Your instructions> For the string "before", search the entries below and copy every line where it appears.

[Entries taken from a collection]

╔══

<file path="src/rtl/dioim_pkg.sv">
// constants, types and layout of the digital process image map
// Overview of operation
// the diagnostic input module puts channel 1 and 2 states in input bits 0 and 1 and their fault flags in bits 2 and 3.
// a channel fault flag is set in the input image whenever that channel sees a fault.
// after a fault clears the channel stays inactive until its acknowledge bit is set, then it is re-activated.
// output bits 2 and 3 of the diagnostic input module acknowledge channels 1 and 2, and bits 0 and 1 are zero.
// the diagnostic input module counts four discrete input and four discrete output instances.
// the four channel input module maps channels 1 to 4 onto input bits 0 to 3 and counts four input instances.
// the eight channel input module maps channels 1 to 8 onto input bits 0 to 7 and counts eight input instances.
// each digital output channel takes one output image bit that drives it directly.
// digital output bits follow all analog output data in the output image, packed into bytes.
// each digital output channel counts one discrete output instance.
// the single output module reports manual operation in input bit 0, is driven by output bit 0, leaves bit 1 unused and counts two instances per class.
// the plain two channel output module drives channels 1 and 2 from output bits 0 and 1 and counts two output instances.
// digital input bits follow all analog input data in the input image, packed into bytes.
// undefined input image bits read zero and writes to undefined output image bits are ignored.
package dioim_pkg;
    localparam int DIG_IN_BYTES = 3;
    localparam int DIG_OUT_BYTES = 1;
    // input image bit positions inside the digital area
    localparam int IN_DIAG_DATA_POS = 0;
    localparam int IN_DIAG_FAULT_POS = 2;
    localparam int IN_QUAD_POS = 4;
    localparam int IN_OCT_POS = 8;
    localparam int IN_DUAL_POS = 16;
    localparam int IN_MANUAL_POS = 18;
    // output image bit positions inside the digital area
    localparam int OUT_DIAG_ZERO_POS = 0;
    localparam int OUT_ACK_POS = 2;
    localparam int OUT_SINGLE_POS = 4;
    localparam int OUT_DUAL_POS = 6;
    localparam logic [7:0] OUT_DEFINED_MASK = 8'hdc;
    // object instance counts per module
    localparam logic [7:0] INST_DIAG_IN = 8'h04;
    localparam logic [7:0] INST_DIAG_OUT = 8'h04;
    localparam logic [7:0] INST_QUAD_IN = 8'h04;
    localparam logic [7:0] INST_OCT_IN = 8'h08;
    localparam logic [7:0] INST_DUAL_IN = 8'h02;
    localparam logic [7:0] INST_SINGLE_IN = 8'h02;
    localparam logic [7:0] INST_SINGLE_OUT = 8'h02;
    localparam logic [7:0] INST_DUAL_OUT = 8'h02;
    localparam logic [7:0] INST_IN_TOTAL = INST_DIAG_IN + INST_QUAD_IN + INST_OCT_IN
        + INST_DUAL_IN + INST_SINGLE_IN;
    localparam logic [7:0] INST_OUT_TOTAL = INST_DIAG_OUT + INST_SINGLE_OUT + INST_DUAL_OUT;
    // reset values
    localparam logic RST_OUT_LEVEL = 1'b0;
    localparam logic RST_ACK = 1'b0;

    typedef enum logic [1:0] {CH_ACTIVE, CH_FAULT, CH_LOCKED} dioim_ch_t;

    typedef struct packed {
        logic manual;
        logic [1:0] dual_in;
        logic [7:0] oct_in;
        logic [3:0] quad_in;
        logic [1:0] diag_fault;
        logic [1:0] diag_state;
    } dioim_pins_t;

    typedef struct packed {
        logic single_out;
        logic [1:0] dual_out;
    } dioim_outs_t;
endpackage : dioim_pkg

</file>
<file path="src/rtl/dioim_map.sv">
// digital process image mapper for input and output modules
module dioim_map #(
    parameter int ANA_IN_BYTES = 1,
    parameter int ANA_OUT_BYTES = 1
) (
    input wire logic core_clk,
    input wire logic rst_n,
    input wire dioim_pkg::dioim_pins_t pins,
    input wire logic [ANA_IN_BYTES*8-1:0] ana_in_data,
    output logic [(ANA_IN_BYTES+dioim_pkg::DIG_IN_BYTES)*8-1:0] in_image,
    input wire logic out_wr,
    input wire logic [(ANA_OUT_BYTES+dioim_pkg::DIG_OUT_BYTES)*8-1:0] out_image,
    output logic [ANA_OUT_BYTES*8-1:0] ana_out_data,
    output dioim_pkg::dioim_outs_t outs,
    output logic [7:0] inst_in_cnt,
    output logic [7:0] inst_out_cnt
);
    import dioim_pkg::*;

    localparam int NPIN = $bits(dioim_pins_t);
    localparam int DIB = ANA_IN_BYTES * 8;
    localparam int DOB = ANA_OUT_BYTES * 8;
    localparam int IMG_IN_W = (ANA_IN_BYTES + DIG_IN_BYTES) * 8;

    if (ANA_IN_BYTES < 1 || ANA_OUT_BYTES < 1) begin : g_bad_size
        $error("analog areas must hold at least one byte");
    end

    // pin synchronisers, a change counts once stages two and three agree
    logic [NPIN-1:0] s1_q, s1_d, s2_q, s2_d, s3_q, s3_d, flt_q, flt_d;
    dioim_pins_t flt;

    always_comb begin
        s1_d = pins;
        s2_d = s1_q;
        s3_d = s2_q;
    end

    genvar gi;
    generate
        for (gi = 0; gi < NPIN; gi++) begin : g_filt
            always_comb begin
                flt_d[gi] = (s2_q[gi] == s3_q[gi]) ? s3_q[gi] : flt_q[gi];
            end
        end
    endgenerate

    always_ff @(posedge core_clk or negedge rst_n) begin
        if (!rst_n) begin
            s1_q <= '0;
            s2_q <= '0;
            s3_q <= '0;
            flt_q <= '0;
        end else begin
            s1_q <= s1_d;
            s2_q <= s2_d;
            s3_q <= s3_d;
            flt_q <= flt_d;
        end
    end

    assign flt = dioim_pins_t'(flt_q);

    // output image capture, only defined bits are taken
    logic [7:0] dig_wr;
    logic [1:0] ack_q, ack_d;
    dioim_outs_t outs_q, outs_d;
    logic [DOB-1:0] ana_out_q, ana_out_d;

    always_comb begin
        dig_wr = out_image[DOB +: 8] & OUT_DEFINED_MASK;
        ack_d = ack_q;
        outs_d = outs_q;
        ana_out_d = ana_out_q;
        if (out_wr) begin
            ack_d = dig_wr[OUT_ACK_POS +: 2];
            outs_d.single_out = dig_wr[OUT_SINGLE_POS];
            outs_d.dual_out = dig_wr[OUT_DUAL_POS +: 2];
            ana_out_d = out_image[DOB-1:0];
        end
    end

    always_ff @(posedge core_clk or negedge rst_n) begin
        if (!rst_n) begin
            ack_q <= {2{RST_ACK}};
            outs_q <= '{single_out: RST_OUT_LEVEL, dual_out: {2{RST_OUT_LEVEL}}};
            ana_out_q <= '0;
        end else begin
            ack_q <= ack_d;
            outs_q <= outs_d;
            ana_out_q <= ana_out_d;
        end
    end

    assign outs = outs_q;
    assign ana_out_data = ana_out_q;

    // per channel fault handling of the diagnostic input module
    dioim_ch_t st_q [2];
    dioim_ch_t st_d [2];

    generate
        for (gi = 0; gi < 2; gi++) begin : g_ch
            always_comb begin
                st_d[gi] = st_q[gi];
                case (st_q[gi])
                    CH_ACTIVE: begin
                        if (flt.diag_fault[gi]) begin
                            st_d[gi] = CH_FAULT;
                        end
                    end
                    CH_FAULT: begin
                        if (!flt.diag_fault[gi]) begin
                            st_d[gi] = CH_LOCKED;
                        end
                    end
                    CH_LOCKED: begin
                        if (flt.diag_fault[gi]) begin
                            st_d[gi] = CH_FAULT;
                        end else if (ack_q[gi]) begin
                            st_d[gi] = CH_ACTIVE;
                        end
                    end
                    default: begin
                        st_d[gi] = CH_FAULT;
                    end
                endcase
            end

            always_ff @(posedge core_clk or negedge rst_n) begin
                if (!rst_n) begin
                    st_q[gi] <= CH_ACTIVE;
                end else begin
                    st_q[gi] <= st_d[gi];
                end
            end

            chk_fault_flag_set: assert property (
                @(posedge core_clk) disable iff (!rst_n)
                (st_q[gi] == CH_ACTIVE && flt.diag_fault[gi])
                |-> ##2 in_image[DIB + IN_DIAG_FAULT_POS + gi])
                else $error("fault flag not set two cycles after fault");

            chk_locked_hold: assert property (
                @(posedge core_clk) disable iff (!rst_n)
                (st_q[gi] == CH_LOCKED && !ack_q[gi] && !flt.diag_fault[gi])
                |=> st_q[gi] == CH_LOCKED ##1 !in_image[DIB + IN_DIAG_DATA_POS + gi])
                else $error("channel left lock without acknowledge");

            chk_ack_reactivate: assert property (
                @(posedge core_clk) disable iff (!rst_n)
                (st_q[gi] == CH_LOCKED && ack_q[gi] && !flt.diag_fault[gi])
                |=> st_q[gi] == CH_ACTIVE ##1 !in_image[DIB + IN_DIAG_FAULT_POS + gi])
                else $error("acknowledge did not re-activate channel");

            chk_diag_state_map: assert property (
                @(posedge core_clk) disable iff (!rst_n)
                ##1 in_image[DIB + IN_DIAG_DATA_POS + gi]
                == ($past(flt.diag_state[gi]) && $past(st_q[gi]) == CH_ACTIVE))
                else $error("channel state bit wrong");

            chk_fault_needs_pin: assert property (
                @(posedge core_clk) disable iff (!rst_n)
                st_q[gi] == CH_FAULT |-> $past(flt.diag_fault[gi]))
                else $error("fault state without a fault");

            chk_fault_exit: assert property (
                @(posedge core_clk) disable iff (!rst_n)
                (st_q[gi] == CH_FAULT && !flt.diag_fault[gi]) |=> st_q[gi] == CH_LOCKED)
                else $error("cleared fault did not lock the channel");

            chk_no_lock_skip: assert property (
                @(posedge core_clk) disable iff (!rst_n)
                st_q[gi] == CH_FAULT |=> st_q[gi] != CH_ACTIVE)
                else $error("channel re-activated straight from fault");

            chk_flag_while_locked: assert property (
                @(posedge core_clk) disable iff (!rst_n)
                st_q[gi] == CH_LOCKED |=> in_image[DIB + IN_DIAG_FAULT_POS + gi])
                else $error("fault flag dropped while channel locked");
        end
    endgenerate

    // input image assembly
    logic [DIG_IN_BYTES*8-1:0] din;
    logic [IMG_IN_W-1:0] in_image_q, in_image_d;

    always_comb begin
        din = '0;
        for (int c = 0; c < 2; c++) begin
            din[IN_DIAG_DATA_POS + c] = flt.diag_state[c] && (st_q[c] == CH_ACTIVE);
            din[IN_DIAG_FAULT_POS + c] = (st_q[c] != CH_ACTIVE);
        end
        din[IN_QUAD_POS +: 4] = flt.quad_in;
        din[IN_OCT_POS +: 8] = flt.oct_in;
        din[IN_DUAL_POS +: 2] = flt.dual_in;
        din[IN_MANUAL_POS] = flt.manual;
        in_image_d = {din, ana_in_data};
    end

    always_ff @(posedge core_clk or negedge rst_n) begin
        if (!rst_n) begin
            in_image_q <= '0;
        end else begin
            in_image_q <= in_image_d;
        end
    end

    assign in_image = in_image_q;

    // object instance counts
    logic [7:0] inst_in_q, inst_out_q, inst_in_d, inst_out_d;

    always_comb begin
        inst_in_d = INST_IN_TOTAL;
        inst_out_d = INST_OUT_TOTAL;
    end

    always_ff @(posedge core_clk or negedge rst_n) begin
        if (!rst_n) begin
            inst_in_q <= INST_IN_TOTAL;
            inst_out_q <= INST_OUT_TOTAL;
        end else begin
            inst_in_q <= inst_in_d;
            inst_out_q <= inst_out_d;
        end
    end

    assign inst_in_cnt = inst_in_q;
    assign inst_out_cnt = inst_out_q;

    chk_inst_counts: assert property (
        @(posedge core_clk) disable iff (!rst_n)
        inst_in_cnt == 8'h14 && inst_out_cnt == 8'h08)
        else $error("object instance counts wrong");

    chk_quad_map: assert property (
        @(posedge core_clk) disable iff (!rst_n)
        ##1 in_image[DIB + IN_QUAD_POS +: 4] == $past(flt.quad_in))
        else $error("four channel input map wrong");

    chk_oct_map: assert property (
        @(posedge core_clk) disable iff (!rst_n)
        ##1 in_image[DIB + IN_OCT_POS +: 8] == $past(flt.oct_in))
        else $error("eight channel input map wrong");

    chk_ack_map: assert property (
        @(posedge core_clk) disable iff (!rst_n)
        out_wr |=> ack_q == $past(out_image[DOB + OUT_ACK_POS +: 2]))
        else $error("acknowledge bits not taken from bits 2 and 3");

    chk_dual_out_map: assert property (
        @(posedge core_clk) disable iff (!rst_n)
        out_wr |=> outs.dual_out == $past(out_image[DOB + OUT_DUAL_POS +: 2]))
        else $error("two channel output map wrong");

    chk_single_out_hold: assert property (
        @(posedge core_clk) disable iff (!rst_n)
        !out_wr |=> $stable(outs.single_out) && $stable(outs.dual_out))
        else $error("output changed without a write");

    chk_undef_zero: assert property (
        @(posedge core_clk) disable iff (!rst_n)
        in_image[DIB + IN_MANUAL_POS + 1] == 1'b0 && in_image[IMG_IN_W-1 -: 4] == 4'h0)
        else $error("undefined input bit not zero");

    chk_analog_first: assert property (
        @(posedge core_clk) disable iff (!rst_n)
        ##1 in_image[DIB-1:0] == $past(ana_in_data))
        else $error("analog input data not at the image start");

    chk_ana_out_first: assert property (
        @(posedge core_clk) disable iff (!rst_n)
        out_wr |=> ana_out_data == $past(out_image[DOB-1:0]))
        else $error("analog output data not at the image start");

    chk_manual_map: assert property (
        @(posedge core_clk) disable iff (!rst_n)
        ##1 in_image[DIB + IN_MANUAL_POS] == $past(flt.manual))
        else $error("manual status bit wrong");

    chk_dual_in_map: assert property (
        @(posedge core_clk) disable iff (!rst_n)
        ##1 in_image[DIB + IN_DUAL_POS +: 2] == $past(flt.dual_in))
        else $error("two channel input map wrong");

    chk_single_out_map: assert property (
        @(posedge core_clk) disable iff (!rst_n)
        out_wr |=> outs.single_out == $past(out_image[DOB + OUT_SINGLE_POS]))
        else $error("single output not taken from its bit");

    chk_ack_hold: assert property (
        @(posedge core_clk) disable iff (!rst_n)
        !out_wr |=> $stable(ack_q))
        else $error("acknowledge changed without a write");

    chk_ana_out_hold: assert property (
        @(posedge core_clk) disable iff (!rst_n)
        !out_wr |=> $stable(ana_out_data))
        else $error("analog output changed without a write");
endmodule : dioim_map

</file>
<file path="config.mk">
export PLATFORM = sky130hd
export DESIGN_NAME = dioim_map
export DESIGN_NICKNAME = d
export VERILOG_FILES = /design/src/rtl/dioim_pkg.sv /design/src/rtl/dioim_map.sv
export SDC_FILE = /design/constraint.sdc
export NUM_CORES = 1
export LEC_CHECK = 0
export ABC_AREA = 1
export BUFFER_PORTS_ARGS = -buffer_cell sky130_fd_sc_hd__buf_2
export CAP_MARGIN = 20
export CORE_ASPECT_RATIO = 2
export CORE_MARGIN = 10
export CORE_UTILIZATION = 55
export DETAILED_ROUTE_END_ITERATION = 8
export GPL_TIMING_DRIVEN = 0
export PLACE_DENSITY = 0.83
export SKIP_CTS_REPAIR_TIMING = 1
export SYNTH_ARGS = -nofsm -noshare
export SYNTH_HDL_FRONTEND = slang
export SYNTH_SLANG_ARGS = --single-unit
export TNS_END_PERCENT = 100
</file>
<file path="constraint.sdc">
create_clock -name core_clk -period 2.4 [get_ports core_clk]
set_clock_uncertainty 0.15 [all_clocks]
set_input_delay 0.24 -clock core_clk [delete_from_list [all_inputs] [get_ports core_clk]]
set_output_delay 0.24 -clock core_clk [all_outputs]
set_load 0.01 [all_outputs]
</file>
Word level (Yosys, flattened, before mapping)
Index checks and enable logic that the tools add are counted.
- bits in registers: 120
- word-level logic and storage cells: 76
- input bits: 46
- output and inout port bits: 59
- equality and inequality tests: 29
- reduce and logical (&&, ||, !) cells: 8
- muxes and demuxes: 10
- operator list (operator ; count):
    == test 1 bit ; 19
    2-to-1 mux 2 bit ; 8
    one-hot mux 2 bit (3 select lines) ; 2
    != test 2 bit, second input constant ; 4
    != test 3 bit, second input constant ; 2
    AND reduction 3 bit ; 2
    == test 2 x 1 -> 1 bit, second input constant ; 2
    == test 2 bit, second input constant ; 2
    zero test 2 bit ; 2
    nonzero test 2 bit ; 2
    logical AND 1 bit ; 2

Depth between registers and ports, before layout
- word-level depth: 3
- depth in mapped cells: 4
- mapped depth without buffers: 4

Worst setup path after synthesis
No wires, ideal clock.
- path type: register to register
- start: register st_q[1] (netlist bit)
- end: register st_q[1] (netlist bit)
- path slack: 1.595 ns
- buffers on the path: 0
- required time: 2.134 ns
- period minus slack after synthesis: 0.805 ns
- stages on the path, launching flop included: 5
- arrival: 0.538 ns
- setup time: 0.116 ns
- cell sequence: dfrtp_1 inv_1 nor2_1 nand2_1 nand2_1
- longest elaborated chain between the ends: 3
- elaborated cells on any way between the ends: 8
- classes of those cells: eq/ne (5); mux (1); reduce/logical (2)
- ends and longest elaborated chain (item ; RTL line ; text):
    start: declaration ; dioim_map.sv:99 ; dioim_ch_t st_q [2];
    start signal: indexed assignment ; dioim_map.sv:134 ; st_q[gi] <= st_d[gi];
    == test 2 bit, or another cell as far along ; dioim_map.sv:106 ; case (st_q[gi])
    != test 3 bit (no source line) or != test 2 bit (tied branches) ; n/a ;
    AND reduction 3 bit (no source line) ; n/a ;
Several ways; a longest one is shown, not always the timed one.
A chain may end at the register's enable or synchronous reset.

Worst setup path after layout
- start: register ana_out_q[7], in the netlist ana_out_data[7]
- end: output ana_out_data[7]
- RTL lines (item ; RTL line ; text):
    start: declaration ; dioim_map.sv:68 ; logic [DOB-1:0] ana_out_q, ana_out_d;
    start signal: assignment ; dioim_map.sv:91 ; ana_out_q <= ana_out_d;
    end: declaration ; dioim_map.sv:13 ; output logic [ANA_OUT_BYTES*8-1:0] ana_out_data,
No word-level cell between the ends.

╚══

Final answer>
Word level (Yosys, flattened, before mapping)
Depth between registers and ports, before layout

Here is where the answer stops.